Otro presunto incidente, el 7 de enero, involucra a agentes federales que hicieron una detención frente a una escuela secundaria y usaron irritantes químicos, mientras los estudiantes y el personal estaban en la zona.
¿Qué se sabe de los supuestos casos?
Se tienen antecedentes de que en la ciudad de Chicago, los agentes federales usaron con frecuencia irritantes químicos como forma de controlar a las multitudes en barrios residenciales, afectando a los asistentes, incluyendo niños.
En su momento, un juez le ordenó a Bovino usar una cámara corporal y comparecer diariamente ante el tribunal para responder preguntas sobre la represión. La mencionada orden fue revocada antes de su primera comparecencia obligatoria.

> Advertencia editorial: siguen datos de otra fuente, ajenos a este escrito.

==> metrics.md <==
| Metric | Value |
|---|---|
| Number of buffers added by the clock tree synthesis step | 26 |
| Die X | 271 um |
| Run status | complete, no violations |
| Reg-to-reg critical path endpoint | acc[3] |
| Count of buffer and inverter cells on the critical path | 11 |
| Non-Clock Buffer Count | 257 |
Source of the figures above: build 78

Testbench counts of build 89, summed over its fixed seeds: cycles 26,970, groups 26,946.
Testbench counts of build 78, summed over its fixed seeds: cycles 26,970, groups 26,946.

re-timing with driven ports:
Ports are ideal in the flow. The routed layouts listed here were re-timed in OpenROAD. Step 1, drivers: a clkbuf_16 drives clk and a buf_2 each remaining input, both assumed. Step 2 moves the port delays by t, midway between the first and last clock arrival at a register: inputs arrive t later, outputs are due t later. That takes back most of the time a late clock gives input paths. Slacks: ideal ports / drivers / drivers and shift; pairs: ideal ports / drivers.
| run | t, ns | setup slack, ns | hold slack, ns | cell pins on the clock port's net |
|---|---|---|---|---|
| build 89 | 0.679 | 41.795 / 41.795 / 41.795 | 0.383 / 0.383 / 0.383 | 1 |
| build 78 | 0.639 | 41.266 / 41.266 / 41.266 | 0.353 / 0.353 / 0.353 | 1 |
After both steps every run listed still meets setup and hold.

En varias oportunidades, y por los videos que plasmaban los mismos ciudadanos durante las redadas masivas contra los migrantes, los agentes adoptaron una postura enérgica para acorralar a los manifestantes en Minneapolis-Saint Paul, y arrestaron a muchas personas que hacían sonar silbatos y grababan los arrestos.
El Departamento de Seguridad Nacional (DHS, por sus siglas en inglés), que supervisa la aplicación de las leyes de inmigración, respondió en una declaración que dicha aplicación es una responsabilidad federal y que los estados no pueden procesar a los funcionarios federales.
Gregory Bovino abandona Minnesota tras muerte de dos estadunidenses
El 27 de enero, el antiguo comandante general de la Patrulla Fronteriza a cargo de las operaciones del ICE, y una de las caras de la represión contra la inmigración, salió de Minnesota, tras las críticas desatadas por la muerte de dos estadunidenses —Renee Good y Alex Pretti— a manos de estos agentes federales.
Su marcha se pridujo poco después de que el propio Trump anunciara, a través de su cuenta en Truth Social, que decidió enviar a su 'zar' de la frontera, Tom Homan, un veterano agente de inmigración, a Mineápolis para dirigir el despliegue.
La decisión de retirarlo de la ciudad se produjo dos días después de que hiciera la afirmación infundada de que el hombre que fue asesinado a tiros por agentes federales planeaba "masacrar" a agentes del orden, explica el Times.